Top of Extracted data
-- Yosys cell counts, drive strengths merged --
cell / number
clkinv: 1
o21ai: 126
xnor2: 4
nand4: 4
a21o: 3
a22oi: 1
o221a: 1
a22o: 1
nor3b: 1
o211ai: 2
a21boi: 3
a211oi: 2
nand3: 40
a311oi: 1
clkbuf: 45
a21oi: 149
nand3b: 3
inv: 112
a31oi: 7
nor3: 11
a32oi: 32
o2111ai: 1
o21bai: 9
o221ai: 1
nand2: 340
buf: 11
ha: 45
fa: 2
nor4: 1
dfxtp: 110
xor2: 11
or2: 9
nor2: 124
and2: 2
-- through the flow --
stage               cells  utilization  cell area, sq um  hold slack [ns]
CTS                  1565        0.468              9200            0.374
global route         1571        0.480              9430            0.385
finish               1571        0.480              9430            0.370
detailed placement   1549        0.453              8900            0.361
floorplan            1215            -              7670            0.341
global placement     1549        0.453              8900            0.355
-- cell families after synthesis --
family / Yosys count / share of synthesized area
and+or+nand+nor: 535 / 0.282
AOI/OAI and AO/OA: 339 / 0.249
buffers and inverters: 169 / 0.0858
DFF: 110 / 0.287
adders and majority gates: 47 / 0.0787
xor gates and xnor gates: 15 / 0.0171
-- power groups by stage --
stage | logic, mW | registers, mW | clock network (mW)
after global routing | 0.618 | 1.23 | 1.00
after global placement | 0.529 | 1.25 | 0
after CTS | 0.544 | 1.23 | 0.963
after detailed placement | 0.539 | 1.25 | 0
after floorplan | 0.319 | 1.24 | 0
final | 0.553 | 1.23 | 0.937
--- src/rtl/qpsk_symbol_mapper.sv ---
// QPSK transmit mapper: pairs serial bits (odd first), maps each pair to a signed
// En13 I/Q symbol and buffers symbols in a 2-entry FIFO toward the DAC path.
module qpsk_symbol_mapper #(
  parameter logic signed [15:0] AMP     = 16'sd5793,
  parameter logic               PAD_BIT = 1'b0
) (
  input  logic                 clk,
  input  logic                 rst_n,
  qpsk_symbol_mapper_if.slave  bus
);

  typedef enum logic {
    WAIT_ODD,
    WAIT_EVEN
  } pair_state_e;

  typedef struct packed {
    logic signed [15:0] re;
    logic signed [15:0] im;
    logic               last;
    logic               padded;
  } sym_entry_t;

  localparam logic signed [15:0] AMP_NEG = 16'sd0 - AMP;

  pair_state_e state_q, state_d;
  logic        odd_q, odd_d;
  sym_entry_t  fifo_q [2];
  logic        wr_ptr_q, wr_ptr_d;
  logic        rd_ptr_q, rd_ptr_d;
  logic [1:0]  count_q, count_d;

  logic        full;
  logic        bit_fire;
  logic        sym_fire;
  logic        push;
  logic        push_odd;
  logic        push_even;
  logic        push_last;
  logic        push_padded;
  sym_entry_t  push_entry;

  // Ready depends only on registered occupancy, so sym_ready never reaches bit_ready.
  assign full     = (count_q == 2'd2);
  assign bit_fire = bus.bit_valid && !full;
  assign sym_fire = bus.sym_ready && (count_q != 2'd0);

  // NOTE: every signal gets a default before the branches so no latch is inferred.
  always_comb begin
    state_d     = state_q;
    odd_d       = odd_q;
    push        = 1'b0;
    push_odd    = odd_q;
    push_even   = bus.bit_in;
    push_last   = 1'b0;
    push_padded = 1'b0;

    if (bit_fire) begin
      unique case (state_q)
        WAIT_ODD: begin
          if (bus.bit_last) begin
            push        = 1'b1;
            push_odd    = bus.bit_in;
            push_even   = PAD_BIT;
            push_last   = 1'b1;
            push_padded = 1'b1;
          end else begin
            odd_d   = bus.bit_in;
            state_d = WAIT_EVEN;
          end
        end
        WAIT_EVEN: begin
          push      = 1'b1;
          push_odd  = odd_q;
          push_even = bus.bit_in;
          push_last = bus.bit_last;
          state_d   = WAIT_ODD;
        end
        default: state_d = WAIT_ODD;
      endcase
    end

    push_entry.re     = push_odd  ? AMP : AMP_NEG;
    push_entry.im     = push_even ? AMP : AMP_NEG;
    push_entry.last   = push_last;
    push_entry.padded = push_padded;

    wr_ptr_d = push     ? ~wr_ptr_q : wr_ptr_q;
    rd_ptr_d = sym_fire ? ~rd_ptr_q : rd_ptr_q;

    unique case ({push, sym_fire})
      2'b10:   count_d = count_q + 2'd1;
      2'b01:   count_d = count_q - 2'd1;
      default: count_d = count_q;
    endcase
  end

  // NOTE: state uses non-blocking assignments so every flop samples pre-edge values.
  always_ff @(posedge clk or negedge rst_n) begin
    if (!rst_n) begin
      state_q  <= WAIT_ODD;
      odd_q    <= 1'b0;
      wr_ptr_q <= 1'b0;
      rd_ptr_q <= 1'b0;
      count_q  <= 2'd0;
      // NOTE: the storage is reset because the head entry drives the symbol outputs,
      // which must read zero out of reset.
      for (int i = 0; i < 2; i++) begin
        fifo_q[i] <= '0;
      end
    end else begin
      state_q  <= state_d;
      odd_q    <= odd_d;
      wr_ptr_q <= wr_ptr_d;
      rd_ptr_q <= rd_ptr_d;
      count_q  <= count_d;
      if (push) begin
        fifo_q[wr_ptr_q] <= push_entry;
      end
    end
  end

  assign bus.bit_ready  = !full;
  assign bus.sym_valid  = (count_q != 2'd0);
  assign bus.sym_re     = fifo_q[rd_ptr_q].re;
  assign bus.sym_im     = fifo_q[rd_ptr_q].im;
  assign bus.sym_last   = fifo_q[rd_ptr_q].last;
  assign bus.sym_padded = fifo_q[rd_ptr_q].padded;

endmodule
**config.mk**
```make
export PLATFORM = sky130hd
export DESIGN_NAME = counter_event_logger
export DESIGN_NICKNAME = d
export VERILOG_FILES = /design/src/rtl/counter_event_logger.sv
export SDC_FILE = /design/constraint.sdc
export NUM_CORES = 1
export LEC_CHECK = 0
export ABC_AREA = 1
export CAP_MARGIN = 20
export CORE_MARGIN = 4
export CORE_UTILIZATION = 50
export CTS_BUF_LIST = sky130_fd_sc_hd__clkbuf_16
export DETAILED_ROUTE_END_ITERATION = 10
export DONT_BUFFER_PORTS = 1
export MAX_ROUTING_LAYER = met4
export PLACE_DENSITY = 0.68
export RECOVER_POWER = 50
export SLEW_MARGIN = 30
export SYNTH_ARGS = -nofsm -noshare
export SYNTH_HDL_FRONTEND = slang
export SYNTH_SLANG_ARGS = --single-unit
```
**constraint.sdc**
```tcl
create_clock -name clk -period 10 [get_ports clk]
set_input_delay 1.5 -clock clk [delete_from_list [all_inputs] [get_ports clk]]
set_output_delay 1.5 -clock clk [all_outputs]
set_load 0.1 [all_outputs]
```
**src/rtl/counter_event_logger.sv**
```systemverilog
// Event logger for counter_8bit: detects up/down wraps and threshold hits,
// timestamps them and queues them in a show-ahead FIFO with saturating status totals.
module counter_event_logger #(
   parameter int DEPTH = 4,
   parameter int TS_W  = 16,
   parameter int CNT_W = 8
) (
   input  logic             clk,
   input  logic             rst,
   input  logic             enable,
   input  logic             up_down,
   input  logic [7:0]       count,
   input  logic             overflow,
   input  logic [7:0]       thresh,
   input  logic             thresh_en,
   output logic             evt_valid,
   input  logic             evt_ready,
   output logic [1:0]       evt_type,
   output logic [7:0]       evt_count,
   output logic [TS_W-1:0]  evt_ts,
   output logic [CNT_W-1:0] up_wraps,
   output logic [CNT_W-1:0] down_wraps,
   output logic [CNT_W-1:0] drop_cnt,
   output logic             drop_sticky
);

   localparam int AW = $clog2(DEPTH);
   localparam int EW = 2 + 8 + TS_W;
   localparam logic [1:0] EVT_UP   = 2'b00;
   localparam logic [1:0] EVT_DOWN = 2'b01;
   localparam logic [1:0] EVT_THR  = 2'b10;

   logic [TS_W-1:0]  ts_q;
   logic             ovf_q;
   logic [7:0]       cnt_q;
   logic [AW:0]      wr_ptr_q, rd_ptr_q;
   logic [EW-1:0]    mem_q [DEPTH];
   logic [CNT_W-1:0] up_q, down_q, drop_q;
   logic             sticky_q;

   logic             ovf_evt, thr_evt, push, pop, full, empty, accept;
   logic [1:0]       n_drop;
   logic [EW-1:0]    wdata, head;
   logic [CNT_W-1:0] up_d, down_d, drop_d;

   function automatic logic [CNT_W-1:0] sat_add(input logic [CNT_W-1:0] v, input logic [1:0] inc);
      logic [CNT_W:0] s;
      s = {1'b0, v} + {{(CNT_W-1){1'b0}}, inc};
      return s[CNT_W] ? {CNT_W{1'b1}} : s[CNT_W-1:0];
   endfunction

   always_comb begin
      ovf_evt = overflow && !ovf_q;
      thr_evt = thresh_en && enable && (count == thresh) && (cnt_q != thresh);
      push    = ovf_evt || thr_evt;
      empty   = (wr_ptr_q == rd_ptr_q);
      full    = (wr_ptr_q[AW] != rd_ptr_q[AW]) && (wr_ptr_q[AW-1:0] == rd_ptr_q[AW-1:0]);
      pop     = !empty && evt_ready;
      // A full FIFO still takes a push when the head leaves on the same edge.
      accept  = push && (!full || pop);
      n_drop  = {1'b0, ovf_evt && thr_evt} + {1'b0, push && !accept};
      wdata   = {ovf_evt ? (up_down ? EVT_UP : EVT_DOWN) : EVT_THR, count, ts_q};
      up_d    = sat_add(up_q,   {1'b0, ovf_evt && up_down});
      down_d  = sat_add(down_q, {1'b0, ovf_evt && !up_down});
      drop_d  = sat_add(drop_q, n_drop);
      head    = mem_q[rd_ptr_q[AW-1:0]];
   end

   always_ff @(posedge clk) begin
      if (rst) begin
         ts_q     <= '0;
         ovf_q    <= 1'b0;
         cnt_q    <= '0;
         wr_ptr_q <= '0;
         rd_ptr_q <= '0;
         up_q     <= '0;
         down_q   <= '0;
         drop_q   <= '0;
         sticky_q <= 1'b0;
      end else begin
         ts_q     <= ts_q + TS_W'(1);
         ovf_q    <= overflow;
         cnt_q    <= count;
         up_q     <= up_d;
         down_q   <= down_d;
         drop_q   <= drop_d;
         sticky_q <= sticky_q || (n_drop != 2'b00);
         if (accept) wr_ptr_q <= wr_ptr_q + (AW+1)'(1);
         if (pop)    rd_ptr_q <= rd_ptr_q + (AW+1)'(1);
      end
   end

   always_ff @(posedge clk) begin
      if (!rst && accept) mem_q[wr_ptr_q[AW-1:0]] <= wdata;
   end

   // Head fields are forced to zero when empty so reset leaves every output at 0.
   assign evt_valid   = !empty;
   assign evt_type    = empty ? 2'b00 : head[EW-1 -: 2];
   assign evt_count   = empty ? 8'h00 : head[TS_W +: 8];
   assign evt_ts      = empty ? '0    : head[TS_W-1:0];
   assign up_wraps    = up_q;
   assign down_wraps  = down_q;
   assign drop_cnt    = drop_q;
   assign drop_sticky = sticky_q;

endmodule

```
--- config.mk ---
export PLATFORM = sky130hd
export DESIGN_NAME = msb_grant_scheduler
export DESIGN_NICKNAME = d
export VERILOG_FILES = /design/src/rtl/msb_grant_scheduler.sv
export SDC_FILE = /design/constraint.sdc
export NUM_CORES = 1
export LEC_CHECK = 0
export ABC_AREA = 0
export CORE_MARGIN = 2
export CORE_UTILIZATION = 40
export CTS_CLUSTER_DIAMETER = 60
export DETAILED_ROUTE_END_ITERATION = 16
export PLACE_DENSITY = 0.82
export SETUP_SLACK_MARGIN = 0.02
export SLEW_MARGIN = 40
export SYNTH_ARGS = -nofsm -noshare
export SYNTH_HDL_FRONTEND = slang
export SYNTH_SLANG_ARGS = --single-unit
--- constraint.sdc ---
create_clock -name clk -period 2.8 [get_ports clk]
set_clock_uncertainty 0.15 [all_clocks]
set_input_delay 0.56 -clock clk [delete_from_list [all_inputs] [get_ports clk]]
set_output_delay 0.56 -clock clk [all_outputs]
set_load 0.05 [all_outputs]
--- src/rtl/msb_grant_scheduler.sv ---
// Strict-priority single-resource arbiter: sticky pending requests, highest index
// granted, grant held until done or a hold timeout forces release.
module msb_grant_scheduler #(
    parameter int WIDTH    = 8,
    parameter int MAX_HOLD = 15
) (
    input  logic                     clk,
    input  logic                     reset,
    input  logic [WIDTH-1:0]         req_set,
    input  logic [WIDTH-1:0]         cancel,
    input  logic                     done,
    output logic                     gnt_valid,
    output logic [$clog2(WIDTH)-1:0] gnt_idx,
    output logic [WIDTH-1:0]         gnt_onehot,
    output logic [WIDTH-1:0]         pending,
    output logic                     timeout
);

    localparam int IDX_W     = $clog2(WIDTH);
    localparam int CNT_W_RAW = $clog2(MAX_HOLD + 1);
    localparam int CNT_W     = (CNT_W_RAW < 1) ? 1 : CNT_W_RAW;
    localparam logic [CNT_W-1:0] HOLD_LAST = CNT_W'((MAX_HOLD > 0) ? MAX_HOLD - 1 : 0);

    typedef enum logic {
        IDLE  = 1'b0,
        GRANT = 1'b1
    } state_t;

    state_t              state, state_n;
    logic [IDX_W-1:0]    idx_n;
    logic [CNT_W-1:0]    hold_cnt, cnt_n;
    logic [WIDTH-1:0]    pending_n, clr;
    logic [IDX_W-1:0]    sel;
    logic                any, expire, issue;

    // MSB priority encoder over the registered mask only.
    always_comb begin
        sel = '0;
        for (int i = 0; i < WIDTH; i++) begin
            if (pending[i]) sel = IDX_W'(i);
        end
    end

    assign any    = |pending;
    assign expire = (MAX_HOLD != 0) && (hold_cnt == HOLD_LAST) && !done;

    always_comb begin
        state_n = state;
        idx_n   = gnt_idx;
        cnt_n   = hold_cnt;
        issue   = 1'b0;
        unique case (state)
            IDLE: begin
                if (any) begin
                    issue   = 1'b1;
                    state_n = GRANT;
                end
            end
            GRANT: begin
                if (done || expire) begin
                    if (any) begin
                        issue = 1'b1;
                    end else begin
                        state_n = IDLE;
                        idx_n   = '0;
                    end
                end else if (hold_cnt != {CNT_W{1'b1}}) begin
                    cnt_n = hold_cnt + 1'b1;
                end
            end
            default: state_n = IDLE;
        endcase
        if (issue) begin
            idx_n = sel;
            cnt_n = '0;
        end
    end

    // The newly granted bit is consumed on the same edge, even if re-requested now.
    assign clr       = issue ? (WIDTH'(1) << sel) : '0;
    assign pending_n = (pending | req_set) & ~cancel & ~clr;

    always_ff @(posedge clk or posedge reset) begin
        if (reset) begin
            state    <= IDLE;
            gnt_idx  <= '0;
            hold_cnt <= '0;
            pending  <= '0;
            timeout  <= 1'b0;
        end else begin
            state    <= state_n;
            gnt_idx  <= idx_n;
            hold_cnt <= cnt_n;
            pending  <= pending_n;
            timeout  <= (state == GRANT) && expire;
        end
    end

    assign gnt_valid  = (state == GRANT);
    assign gnt_onehot = gnt_valid ? (WIDTH'(1) << gnt_idx) : '0;

endmodule

==> flow_summary.json <==
{
  "status": "complete, no violations",
  "p_leak_uw": 0.000572,
  "yosysUniqueCellTypes": 33,
  "worstSetupStartpointType": "flop",
  "r2r_end": "gnt_idx[1]",
  "timing.final.hold_violations": 0,
  "grt_usage_pct": 19.6,
  "cts_buffer_depth": 2,
  "cts_setup_buffers": 0,
  "totalWireLength_um": 2380,
  "hpwl_um": 1790,
  "multi_input_area_um2": 470,
  "crit_path_end_kind": "primary output",
  "postLayoutCellArea_um2": 1370,
  "antenna_found_initial": 0,
  "vias": 952,
  "dp.cells": 168,
  "holdBufCountCts": 0,
  "io_buffers": 39,
  "fin_crit_ns": 2.64,
  "path_class": "flop to primary output",
  "grt_pass1_vias": 883,
  "fin_nets": 166,
  "fp.dieH_um": 52.5,
  "cts_tree": "yes",
  "overflow": 0,
  "diodes": 0,
  "regArea_um2": 425,
  "cap_viol_max_count": 0,
  "cts_resized": 0,
  "drt_iter0_drc": 26,
  "tightestPinTransition_ns": 0.640,
  "drive_above_1_share_pct": 3.47,
  "post-route-drc-count": 0,
  "path_clk_slew_ns": 0.10,
  "syn_to_final_growth_pct": 45.9,
  "powerDensity_nw_per_um2": 544,
  "seq_area_frac_synth_pct": 45.3,
  "grt_pass1_wl_um": 3910,
  "dr.pass1.iters": 4,
  "syn_inst": 105,
  "ios": 40,
  "rows": 17,
  "cts_root_buffer": "clkbuf_4",
  "synth_area_um2": 940,
  "drtAntennaViolNets": 0,
  "fp.coreArea_um2": 2210,
  "dieArea_um2": 2750,
  "timing.reg2reg.setup_slack_ns": 0.87,
  "wire_per_inst_um": 13.8,
  "syn-num-nets": 126,
  "grt_max_degree": 18,
  "fin_setup_tns_ns": 0,
  "yosysWarnings": 0,
  "worstPathArrival_ns": 1.93,
  "r2r-start": "pending[5]",
  "slew_violations": 0,
  "rsz0062_at_grt": "no",
  "setup_viol": 0,
  "critPathMaxFanout": 7,
  "hold_class": "flop to flop",
  "cp.required_ns": 2.09,
  "start_util_pct": 42.5,
  "syn_avg_cell_area_um2": 8.95,
  "vias_per_cell": 5.53,
  "fin_cells": 172,
  "rr_worst_depth": 3,
  "cts_buffers": 3,
  "worstHoldStart": "gnt_idx[1]",
  "gp_congestion": 0.732,
  "clock_sinks": 17,
  "peakVddDrop_mv": 0.340,
  "fin_crit_sh_pct": 94.5,
  "placed_cell_area_um2": 1340,
  "worst_skew_pair.late_latency_ns": 0.30,
  "synth_seq_cells": 17,
  "worstHoldEndpoint": "gnt_idx[1]",
  "htree_num_levels": 1,
  "die-width_um": 52.5,
  "min_path_cells": 1,
  "fmax_mhz": 378,
  "fill_cells": 193,
  "timing.slew.headroom_pct": 57.3
}
[through the flow]
stage               setup WS [ns]  power (uW)  utilization [%]  hold WS, ns
floorplan                  0.0993         503                -        0.336
global placement            0.529         605             60.6        0.362
detailed placement          0.424         614             60.6        0.384
CTS                        0.0912         749             61.8        0.408
global route               0.0615         782             62.0        0.435
finish                      0.155         747             62.0        0.403
[cell families (layout without fill, tap and decap cells)]
kind of cell | Yosys count | after routing | synth area share, %
AOI/OAI and AO/OA | 21 | 21 | 17.4
adders and majority gates | 2 | 2 | 2.66
buffers and inverters | 9 | 48 | 4.66
DFF | 17 | 17 | 45.3
muxes | 3 | 3 | 3.33
and+or+nand+nor | 53 | 53 | 26.6
[cells in the mapped netlist]
cell / count / area [um2]
a41oi_1: 1 / 8.76
and2_1: 1 / 6.26
clkbuf_2: 1 / 5.00
or4_4: 1 / 11.3
clkbuf_1: 1 / 3.75
o41a_1: 1 / 11.3
or4_1: 1 / 7.51
a21oi_1: 3 / 15.0
nand2b_1: 3 / 18.8
a211oi_1: 5 / 37.5
nor4_1: 2 / 12.5
buf_6: 1 / 11.3
a311oi_1: 1 / 8.76
nor3_1: 8 / 40.0
o21bai_1: 1 / 7.51
a22o_1: 1 / 8.76
nand3b_1: 1 / 7.51
ha_1: 2 / 25.0
o22ai_1: 1 / 6.26
nor2_1: 22 / 82.6
buf_2: 1 / 5.00
nand3_1: 4 / 20.0
o31ai_1: 2 / 15.0
o31ai_4: 1 / 21.3
inv_1: 5 / 18.8
o21ai_0: 3 / 15.0
dfrtp_1: 17 / 425
nor3b_1: 1 / 7.51
nor2b_1: 1 / 6.26
nand2_1: 8 / 30.0
o31a_1: 1 / 8.76
mux2i_1: 2 / 20.0
mux2_1: 1 / 11.3
[per-layer routing]
layer / vias to the layer above / GRT usage, % / part of all wire [%]
met5: - / 0 / 0
met1: 439 / 23.6 / 43
met4: 0 / 9.83 / 1.9
li1: 459 / - / -
met2: 48 / 32.9 / 48
met3: 6 / 4.00 / 7.1
[sequential cells by signal, summed over array words and instances (netlist names)]
signal	count
timeout	1
hold_cnt	4
pending	8
gnt_idx	3
gnt_valid	1
[worst max-delay path, cell delays in order, from the launching register on]
cell and delay (ns):
dfrtp_1 0.51, nand2_1 0.17, nor2_1 0.14, clkdlybuf4s50_1 0.81
[worst max-delay path by stage]
stage                    from            end  cells past startpoint  slack [ns]
floorplan           gnt_valid  gnt_onehot[2]                      2         0.1
CTS                 gnt_valid  gnt_onehot[0]                      3        0.09
global route        gnt_valid  gnt_onehot[1]                      3        0.06
global placement    gnt_valid  gnt_onehot[0]                      3        0.53
detailed placement  gnt_valid  gnt_onehot[0]                      3        0.42
finish              gnt_valid  gnt_onehot[3]                      3        0.16
[final cells by class]
type	count	share of cell area, %
clock buffers	4	1.92
well taps	28	2.55
inverters	5	1.37
repair buffers	39	28.8
multi-input cells	79	34.3
flip-flops and latches	17	31.0
[power breakdown]
group | internal (uW) | switching [uW]
registers | 267 | 35.1
clock network | 55.6 | 81.4
logic | 114 | 193
[cell usage in the layout (no fill, tap or decap), types with 2 or more instances in the layout]
cell type,synthesis,layout
dlymetal6s2s_1,0,2
o21ai_0,3,3
a21oi_1,3,3
mux2i_1,2,2
a211oi_1,5,5
clkdlybuf4s50_1,0,37
nand3_1,4,4
dfrtp_1,17,17
nor2_1,22,22
nand2_1,8,8
inv_1,5,5
ha_1,2,2
nor3_1,8,8
clkbuf_4,0,3
nand2b_1,3,3
nor4_1,2,2
o31ai_1,2,2
(Power assumes the default switching activity.)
Bottom of Extracted data
Look above for the line holding "set_load 0.05 [all_outputs]" and the line holding "localparam int IDX_W". Retype both, and every line between them, word for word and nothing else.

-- Solution for this exercise --
set_load 0.05 [all_outputs]
--- src/rtl/msb_grant_scheduler.sv ---
// Strict-priority single-resource arbiter: sticky pending requests, highest index
// granted, grant held until done or a hold timeout forces release.
module msb_grant_scheduler #(
    parameter int WIDTH    = 8,
    parameter int MAX_HOLD = 15
) (
    input  logic                     clk,
    input  logic                     reset,
    input  logic [WIDTH-1:0]         req_set,
    input  logic [WIDTH-1:0]         cancel,
    input  logic                     done,
    output logic                     gnt_valid,
    output logic [$clog2(WIDTH)-1:0] gnt_idx,
    output logic [WIDTH-1:0]         gnt_onehot,
    output logic [WIDTH-1:0]         pending,
    output logic                     timeout
);

    localparam int IDX_W     = $clog2(WIDTH);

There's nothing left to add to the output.